Maria Tereza Correia / EM DA PRESS
O cruzeirense Luiz Sérgio da Silva, sócio-torcedor desde 2009, não admite a possibilidade de deixar de gastar R$ 1.800 anualmente para ter a carteira do clube que dá acesso a todos os jogos no ano. “A participação dos sócios-torcedores faz diferença. Quando o clube investe, melhor, mas o duro é quando a gente paga e não vê nada de interessante nos jogos”, afirma. Para Ricardo Roza, da Ambev, as avaliações dos sócios reforçam a necessidade de mais divulgação dos programas de descontos das empresas envolvidas no Movimento por um futebol melhor.

ADESÃO Roza diz que há mais empresas em processo de adesão ao projeto, assim como as redes de supermercados. De janeiro até a semana passada, o executivo contabilizou a entrada de 390 mil sócios-torcedores como beneficiários do movimento, dos quais 170 mil foram de novos integrantes dos clubes que já participam, universo que teria rendido mais R$ 67 milhões às agremiações. Atlético Mineiro e Cruzeiro foram os que mais registraram aumento no número de sócios-torcedores, o que explica a atenção especial das empresas com as oportunidades de ganho no estado.

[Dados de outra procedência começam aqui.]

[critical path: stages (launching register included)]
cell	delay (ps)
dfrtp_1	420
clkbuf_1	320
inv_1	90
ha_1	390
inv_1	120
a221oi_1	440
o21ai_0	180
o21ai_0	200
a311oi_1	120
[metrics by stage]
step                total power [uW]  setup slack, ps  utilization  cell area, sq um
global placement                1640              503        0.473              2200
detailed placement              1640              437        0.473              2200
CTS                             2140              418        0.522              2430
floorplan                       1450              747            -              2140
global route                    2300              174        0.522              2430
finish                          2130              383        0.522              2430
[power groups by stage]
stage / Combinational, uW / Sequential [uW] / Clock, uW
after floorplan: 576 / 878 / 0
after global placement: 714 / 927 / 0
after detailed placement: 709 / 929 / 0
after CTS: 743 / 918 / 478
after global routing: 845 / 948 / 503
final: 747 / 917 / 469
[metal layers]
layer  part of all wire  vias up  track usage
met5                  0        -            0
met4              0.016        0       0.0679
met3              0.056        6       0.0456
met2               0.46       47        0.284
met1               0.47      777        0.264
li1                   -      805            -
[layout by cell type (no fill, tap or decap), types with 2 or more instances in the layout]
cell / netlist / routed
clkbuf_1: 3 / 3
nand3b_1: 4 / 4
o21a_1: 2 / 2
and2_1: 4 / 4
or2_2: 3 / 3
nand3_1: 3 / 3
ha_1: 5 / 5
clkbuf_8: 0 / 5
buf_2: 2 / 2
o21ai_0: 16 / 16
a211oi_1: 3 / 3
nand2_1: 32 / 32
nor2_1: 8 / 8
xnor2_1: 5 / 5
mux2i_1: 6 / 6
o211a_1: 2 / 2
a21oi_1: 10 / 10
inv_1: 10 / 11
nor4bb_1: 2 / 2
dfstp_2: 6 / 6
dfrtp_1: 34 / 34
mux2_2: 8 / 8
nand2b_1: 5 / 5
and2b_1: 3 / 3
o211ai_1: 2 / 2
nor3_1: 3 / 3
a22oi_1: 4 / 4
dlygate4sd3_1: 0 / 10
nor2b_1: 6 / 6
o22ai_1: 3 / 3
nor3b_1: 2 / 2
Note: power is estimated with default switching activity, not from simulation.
$ cat src/rtl/clkmode_pkg.sv
package clkmode_pkg;
  typedef enum logic [1:0] {
    SRC_REF_HALF = 2'd0,
    SRC_REF      = 2'd1,
    SRC_PLL      = 2'd2,
    SRC_LIMP     = 2'd3
  } clk_src_e;

  localparam logic ADDR_MULT   = 1'b0;
  localparam logic ADDR_CTRL   = 1'b1;
  localparam int   CTRL_DIV_BIT = 0;
  localparam int   CTRL_OFF_BIT = 1;
endpackage

$ cat src/rtl/clkmode_sync.sv
module clkmode_sync #(
  parameter int W      = 2,
  parameter int STAGES = 2
) (
  input  logic         clk,
  input  logic         rst_n,
  input  logic [W-1:0] d,
  output logic [W-1:0] q
);
  logic [W-1:0] stage_q [STAGES];

  for (genvar g = 0; g < STAGES; g++) begin : g_stage
    if (g == 0) begin : g_first
      always_ff @(posedge clk or negedge rst_n) begin
        if (!rst_n) stage_q[g] <= '0;
        else        stage_q[g] <= d;
      end
    end else begin : g_rest
      always_ff @(posedge clk or negedge rst_n) begin
        if (!rst_n) stage_q[g] <= '0;
        else        stage_q[g] <= stage_q[g-1];
      end
    end
  end

  assign q = stage_q[STAGES-1];
endmodule
--- src/rtl/gpib_tmr_pkg.sv ---
package gpib_tmr_pkg;

  typedef enum logic {
    PULSE_HIGH = 1'b0,
    PULSE_LOW  = 1'b1
  } pulse_pol_e;

  // Whole clock cycles in a span of ns nanoseconds, never less than one
  function automatic int unsigned span_cycles(longint unsigned hz, longint unsigned ns);
    longint unsigned c;
    c = (hz * ns) / 64'd1_000_000_000;
    if (c == 0) c = 1;
    return int'(c);
  endfunction

endpackage

--- src/rtl/gpt_retrig_timer.sv ---
module gpt_retrig_timer
  import gpib_tmr_pkg::*;
#(
  parameter int unsigned LEN = 8,
  parameter pulse_pol_e  POL = PULSE_HIGH
) (
  input  logic clk,
  input  logic rst_n,
  input  logic trig,
  output logic pulse_o
);

  localparam int unsigned CW = $clog2(LEN + 1);
  localparam logic [CW-1:0] LOAD = CW'(LEN);

  logic [CW-1:0] cnt_q, cnt_d;
  logic          running;
  logic          cnt_en;

  assign running = (cnt_q != '0);
  assign cnt_en  = trig | running;

  always_comb begin
    if (trig) cnt_d = LOAD;
    else      cnt_d = cnt_q - 1'b1;
  end

  always_ff @(posedge clk or negedge rst_n) begin
    if (!rst_n)      cnt_q <= '0;
    else if (cnt_en) cnt_q <= cnt_d;
  end

  generate
    if (POL == PULSE_LOW) begin : g_low
      assign pulse_o = ~running;
    end else begin : g_high
      assign pulse_o = running;
    end
  endgenerate

  AST_CNT_BOUND: assert property (@(posedge clk) disable iff (!rst_n)
    cnt_q <= LOAD);

  AST_RETRIG_LOAD: assert property (@(posedge clk) disable iff (!rst_n)
    trig |=> (cnt_q == LOAD));

  AST_STEADY_DECAY: assert property (@(posedge clk) disable iff (!rst_n)
    (!trig && running) |=> (cnt_q == $past(cnt_q) - 1'b1));

  AST_IDLE_STAYS: assert property (@(posedge clk) disable iff (!rst_n)
    (!trig && !running) |=> !running);

endmodule
`src/rtl/ep_csr_pkg.sv`:
```
package ep_csr_pkg;

    parameter int EPA_W = 4;
    localparam int STAT_W = 2;
    localparam int TYPE_W = 2;
    localparam int RES_W = 3;
    localparam int REG_W = EPA_W + 2 * STAT_W + TYPE_W + 6;

    typedef enum logic [STAT_W-1:0] {
        ST_DISABLED = 2'b00,
        ST_STALL    = 2'b01,
        ST_NAK      = 2'b10,
        ST_VALID    = 2'b11
    } stat_e;

    typedef enum logic [TYPE_W-1:0] {
        EP_BULK = 2'b00,
        EP_CTRL = 2'b01,
        EP_ISO  = 2'b10,
        EP_INTR = 2'b11
    } eptype_e;

    typedef enum logic [RES_W-1:0] {
        RS_ACK     = 3'd0,
        RS_NAK     = 3'd1,
        RS_STALL   = 3'd2,
        RS_ERR     = 3'd3,
        RS_TOGMIS  = 3'd4,
        RS_ISO_END = 3'd5
    } res_e;

    // Field order, MSB first, equals the register image layout.
    typedef struct packed {
        logic             rx_done;
        logic             rx_tog;
        stat_e            rx_stat;
        logic             setup;
        eptype_e          ep_type;
        logic             kind;
        logic             tx_done;
        logic             tx_tog;
        stat_e            tx_stat;
        logic [EPA_W-1:0] addr;
    } ep_csr_t;

endpackage

```
`src/rtl/ep_csr_swdec.sv`:
```
module ep_csr_swdec
    import ep_csr_pkg::*;
(
    input  logic             we,
    input  logic [REG_W-1:0] wdata,
    input  ep_csr_t          cur,
    output ep_csr_t          sw_nxt
);

    ep_csr_t w;
    logic    setup_unused;

    assign w = ep_csr_t'(wdata);
    assign setup_unused = w.setup;

    always_comb begin
        sw_nxt = cur;
        if (we) begin
            // plain read/write fields
            sw_nxt.addr    = w.addr;
            sw_nxt.kind    = w.kind;
            sw_nxt.ep_type = w.ep_type;
            // flip-on-one fields
            sw_nxt.tx_stat = stat_e'(cur.tx_stat ^ w.tx_stat);
            sw_nxt.rx_stat = stat_e'(cur.rx_stat ^ w.rx_stat);
            sw_nxt.tx_tog  = cur.tx_tog ^ w.tx_tog;
            sw_nxt.rx_tog  = cur.rx_tog ^ w.rx_tog;
            // clear-only flags
            sw_nxt.tx_done = cur.tx_done & w.tx_done;
            sw_nxt.rx_done = cur.rx_done & w.rx_done;
        end
    end

endmodule

```
`src/rtl/ep_csr_hwupd.sv`:
```
module ep_csr_hwupd
    import ep_csr_pkg::*;
(
    input  ep_csr_t          cur,
    input  ep_csr_t          sw_nxt,
    input  logic             xact_end,
    input  logic             xact_in,
    input  logic             xact_is_setup,
    input  logic [RES_W-1:0] xact_res,
    input  logic             setup_pid,
    output ep_csr_t          nxt
);

    logic is_iso;
    logic is_ctrl;
    logic res_ok;
    logic rx_ok;
    logic tx_ok;

    always_comb begin
        is_iso  = (cur.ep_type == EP_ISO);
        is_ctrl = (cur.ep_type == EP_CTRL);
        res_ok  = is_iso ? (res_e'(xact_res) == RS_ISO_END)
                         : (res_e'(xact_res) == RS_ACK);
        rx_ok   = xact_end && !xact_in && res_ok && !(xact_is_setup && !is_ctrl);
        tx_ok   = xact_end &&  xact_in && res_ok;

        nxt = sw_nxt;

        if (rx_ok) begin
            nxt.rx_done = 1'b1;
            nxt.rx_tog  = ~cur.rx_tog;
            if (!is_iso) begin
                nxt.rx_stat = ST_NAK;
            end
            if (is_ctrl && !cur.rx_done) begin
                nxt.setup = xact_is_setup;
            end
        end

        if (tx_ok) begin
            nxt.tx_done = 1'b1;
            nxt.tx_tog  = ~cur.tx_tog;
        end

        if (setup_pid && is_ctrl) begin
            nxt.tx_tog = 1'b1;
            nxt.rx_tog = 1'b0;
        end
    end

endmodule

```
`src/rtl/ep_csr.sv`:
```
module ep_csr
    import ep_csr_pkg::*;
(
    input  logic             clk,
    input  logic             rst_n,
    input  logic             csr_we,
    input  logic [REG_W-1:0] csr_wdata,
    output logic [REG_W-1:0] csr_rdata,
    input  logic             xact_end,
    input  logic             xact_in,
    input  logic             xact_is_setup,
    input  logic [RES_W-1:0] xact_res,
    input  logic             setup_pid,
    input  logic             ctr_irq_en,
    output logic             irq
);

    ep_csr_t state_q;
    ep_csr_t state_d;
    ep_csr_t sw_d;
    ep_csr_t hw_d;

    ep_csr_swdec u_swdec (
        .we     (csr_we),
        .wdata  (csr_wdata),
        .cur    (state_q),
        .sw_nxt (sw_d)
    );

    ep_csr_hwupd u_hwupd (
        .cur           (state_q),
        .sw_nxt        (sw_d),
        .xact_end      (xact_end),
        .xact_in       (xact_in),
        .xact_is_setup (xact_is_setup),
        .xact_res      (xact_res),
        .setup_pid     (setup_pid),
        .nxt           (hw_d)
    );

    always_comb begin
        state_d = hw_d;
    end

    always_ff @(posedge clk) begin
        if (!rst_n) begin
            state_q <= '0;
        end else begin
            state_q <= state_d;
        end
    end

    assign csr_rdata = state_q;
    assign irq       = ctr_irq_en && (state_q.rx_done || state_q.tx_done);

    // an accepted bulk receive leaves the flag set whatever software wrote
    a_r4_hw_set_wins: assert property (@(posedge clk) disable iff (!rst_n)
        (xact_end && !xact_in && !xact_is_setup && xact_res == 3'd0 &&
         state_q.ep_type == EP_BULK) |=> state_q.rx_done);

    // failed outcomes never raise a complete flag
    a_r5_fail_no_set: assert property (@(posedge clk) disable iff (!rst_n)
        (xact_end && xact_res inside {3'd1, 3'd2, 3'd3, 3'd4} &&
         !state_q.rx_done && !state_q.tx_done) |=> (!state_q.rx_done && !state_q.tx_done));

    // SETUP token forces the toggle pair on control endpoints
    a_r8_setup_force: assert property (@(posedge clk) disable iff (!rst_n)
        (setup_pid && state_q.ep_type == EP_CTRL) |=> (state_q.tx_tog && !state_q.rx_tog));

    // SETUP indicator frozen while receive complete is set
    a_r9_setup_frozen: assert property (@(posedge clk) disable iff (!rst_n)
        state_q.rx_done |=> $stable(state_q.setup));

    // isochronous status untouched by hardware
    a_r10_iso_stat: assert property (@(posedge clk) disable iff (!rst_n)
        (state_q.ep_type == EP_ISO && !csr_we) |=> ($stable(state_q.rx_stat) && $stable(state_q.tx_stat)));

    // no interrupt while globally disabled
    a_r12_irq_masked: assert property (@(posedge clk) disable iff (!rst_n)
        !ctr_irq_en |-> !irq);

endmodule

```
<file path="src/rtl/thermal_opp_pkg.sv">
package thermal_opp_pkg;
    typedef enum logic [2:0] {
        SEQ_IDLE   = 3'd0,
        SEQ_SW_DN  = 3'd1,
        SEQ_VID_DN = 3'd2,
        SEQ_VID_UP = 3'd3,
        SEQ_SW_UP  = 3'd4
    } seq_state_e;
endpackage

</file>
<file path="src/rtl/opp_dwell_timer.sv">
// Shared countdown: loaded with an interval minus one, counts to zero and holds.
module opp_dwell_timer #(
    parameter int W = 8
) (
    input  logic         clk,
    input  logic         rst_n,
    input  logic         load_i,
    input  logic [W-1:0] load_val_i,
    output logic         done_o
);
    logic [W-1:0] cnt_d, cnt_q;

    always_comb begin
        cnt_d = cnt_q;
        if (load_i) begin
            cnt_d = load_val_i;
        end else if (cnt_q != '0) begin
            cnt_d = cnt_q - W'(1);
        end
    end

    always_ff @(posedge clk or negedge rst_n) begin
        if (!rst_n) cnt_q <= '0;
        else        cnt_q <= cnt_d;
    end

    assign done_o = (cnt_q == '0);
endmodule

</file>
<file path="src/rtl/opp_vid_stepper.sv">
// Holds the issued voltage code and moves it one code toward a target on request.
module opp_vid_stepper #(
    parameter int VID_W    = 6,
    parameter int BOOT_VID = 40
) (
    input  logic             clk,
    input  logic             rst_n,
    input  logic             step_i,
    input  logic [VID_W-1:0] target_i,
    output logic [VID_W-1:0] vid_o,
    output logic             at_target_o
);
    logic [VID_W-1:0] vid_d, vid_q;

    always_comb begin
        vid_d = vid_q;
        if (step_i && (vid_q != target_i)) begin
            if (target_i > vid_q) vid_d = vid_q + VID_W'(1);
            else                  vid_d = vid_q - VID_W'(1);
        end
    end

    always_ff @(posedge clk or negedge rst_n) begin
        if (!rst_n) vid_q <= VID_W'(BOOT_VID);
        else        vid_q <= vid_d;
    end

    assign vid_o       = vid_q;
    assign at_target_o = (vid_q == target_i);
endmodule

</file>
<file path="src/rtl/opp_irq_gate.sv">
// Passes interrupt pulses one cycle late, or stores them while a switch window is open.
module opp_irq_gate #(
    parameter int IRQ_W = 4
) (
    input  logic             clk,
    input  logic             rst_n,
    input  logic             hold_i,
    input  logic [IRQ_W-1:0] irq_i,
    output logic [IRQ_W-1:0] pend_o
);
    typedef struct packed {
        logic [IRQ_W-1:0] held;
        logic [IRQ_W-1:0] pend;
    } gate_t;

    gate_t gate_d, gate_q;

    always_comb begin
        gate_d = gate_q;
        if (hold_i) begin
            gate_d.held = gate_q.held | irq_i;
            gate_d.pend = '0;
        end else begin
            gate_d.pend = gate_q.held | irq_i;
            gate_d.held = '0;
        end
    end

    always_ff @(posedge clk or negedge rst_n) begin
        if (!rst_n) gate_q <= '0;
        else        gate_q <= gate_d;
    end

    assign pend_o = gate_q.pend;
endmodule

</file>
<file path="src/rtl/thermal_opp_seq.sv">
module thermal_opp_seq
    import thermal_opp_pkg::*;
#(
    parameter int RATIO_W           = 5,
    parameter int VID_W             = 6,
    parameter int IRQ_W             = 4,
    parameter int SWITCH_CYCLES     = 1250,
    parameter int VID_SETTLE_CYCLES = 500,
    parameter int BOOT_RATIO        = 12,
    parameter int BOOT_VID          = 40
) (
    input  logic               clk,
    input  logic               rst_n,
    input  logic               trip_i,
    input  logic [RATIO_W-1:0] nom_ratio_i,
    input  logic [VID_W-1:0]   nom_vid_i,
    input  logic [RATIO_W-1:0] thr_ratio_i,
    input  logic [VID_W-1:0]   thr_vid_i,
    input  logic [IRQ_W-1:0]   irq_edge_i,
    output logic [RATIO_W-1:0] ratio_sel_o,
    output logic [VID_W-1:0]   vid_o,
    output logic               bus_block_o,
    output logic [IRQ_W-1:0]   irq_pend_o,
    output logic               busy_o
);
    localparam int TMR_MAX = (SWITCH_CYCLES > VID_SETTLE_CYCLES) ? SWITCH_CYCLES
                                                                 : VID_SETTLE_CYCLES;
    localparam int TMR_W   = (TMR_MAX > 1) ? $clog2(TMR_MAX) : 1;
    localparam logic [TMR_W-1:0] SW_LOAD  = TMR_W'(SWITCH_CYCLES - 1);
    localparam logic [TMR_W-1:0] VID_LOAD = TMR_W'(VID_SETTLE_CYCLES - 1);

    typedef struct packed {
        seq_state_e         state;
        logic               throttled;
        logic [RATIO_W-1:0] ratio;
        logic [RATIO_W-1:0] tgt_ratio;
        logic [VID_W-1:0]   tgt_vid;
    } ctl_t;

    ctl_t             ctl_d, ctl_q;
    logic             tmr_load;
    logic [TMR_W-1:0] tmr_val;
    logic             tmr_done;
    logic             vid_step;
    logic             vid_at_tgt;
    logic             window_next;
    logic [VID_W-1:0] vid_cur;

    always_comb begin
        ctl_d    = ctl_q;
        tmr_load = 1'b0;
        tmr_val  = SW_LOAD;
        vid_step = 1'b0;
        unique case (ctl_q.state)
            SEQ_IDLE: begin
                if (trip_i && !ctl_q.throttled) begin
                    ctl_d.state     = SEQ_SW_DN;
                    ctl_d.throttled = 1'b1;
                    ctl_d.ratio     = thr_ratio_i;
                    ctl_d.tgt_vid   = thr_vid_i;
                    tmr_load        = 1'b1;
                    tmr_val         = SW_LOAD;
                end else if (!trip_i && ctl_q.throttled) begin
                    ctl_d.state     = SEQ_VID_UP;
                    ctl_d.throttled = 1'b0;
                    ctl_d.tgt_ratio = nom_ratio_i;
                    ctl_d.tgt_vid   = nom_vid_i;
                end
            end
            SEQ_SW_DN: begin
                if (tmr_done) ctl_d.state = SEQ_VID_DN;
            end
            SEQ_VID_DN: begin
                if (tmr_done) begin
                    if (vid_at_tgt) begin
                        ctl_d.state = SEQ_IDLE;
                    end else begin
                        vid_step = 1'b1;
                        tmr_load = 1'b1;
                        tmr_val  = VID_LOAD;
                    end
                end
            end
            SEQ_VID_UP: begin
                if (tmr_done) begin
                    if (vid_at_tgt) begin
                        ctl_d.state = SEQ_SW_UP;
                        ctl_d.ratio = ctl_q.tgt_ratio;
                        tmr_load    = 1'b1;
                        tmr_val     = SW_LOAD;
                    end else begin
                        vid_step = 1'b1;
                        tmr_load = 1'b1;
                        tmr_val  = VID_LOAD;
                    end
                end
            end
            SEQ_SW_UP: begin
                if (tmr_done) ctl_d.state = SEQ_IDLE;
            end
            default: ctl_d.state = SEQ_IDLE;
        endcase
        window_next = (ctl_d.state == SEQ_SW_DN) || (ctl_d.state == SEQ_SW_UP);
    end

    always_ff @(posedge clk or negedge rst_n) begin
        if (!rst_n) begin
            ctl_q.state     <= SEQ_IDLE;
            ctl_q.throttled <= 1'b0;
            ctl_q.ratio     <= RATIO_W'(BOOT_RATIO);
            ctl_q.tgt_ratio <= RATIO_W'(BOOT_RATIO);
            ctl_q.tgt_vid   <= VID_W'(BOOT_VID);
        end else begin
            ctl_q <= ctl_d;
        end
    end

    opp_dwell_timer #(.W(TMR_W)) u_timer (
        .clk        (clk),
        .rst_n      (rst_n),
        .load_i     (tmr_load),
        .load_val_i (tmr_val),
        .done_o     (tmr_done)
    );

    opp_vid_stepper #(.VID_W(VID_W), .BOOT_VID(BOOT_VID)) u_vid (
        .clk         (clk),
        .rst_n       (rst_n),
        .step_i      (vid_step),
        .target_i    (ctl_q.tgt_vid),
        .vid_o       (vid_cur),
        .at_target_o (vid_at_tgt)
    );

    opp_irq_gate #(.IRQ_W(IRQ_W)) u_irq (
        .clk    (clk),
        .rst_n  (rst_n),
        .hold_i (window_next),
        .irq_i  (irq_edge_i),
        .pend_o (irq_pend_o)
    );

    assign ratio_sel_o = ctl_q.ratio;
    assign vid_o       = vid_cur;
    assign bus_block_o = (ctl_q.state == SEQ_SW_DN) || (ctl_q.state == SEQ_SW_UP);
    assign busy_o      = (ctl_q.state != SEQ_IDLE);
endmodule

</file>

Recém-chegado ao batalhão de empresas conveniadas, a rede mineira de supermercados Verdemar prevê a oferta de cerca de 300 itens com descontos para os sócios-torcedores, informa Antônio Celso Azevedo, superintendente comercial e marketing. “Entramos para satisfazer o desejo dos clientes e esperamos atrair mais consumidores”, diz.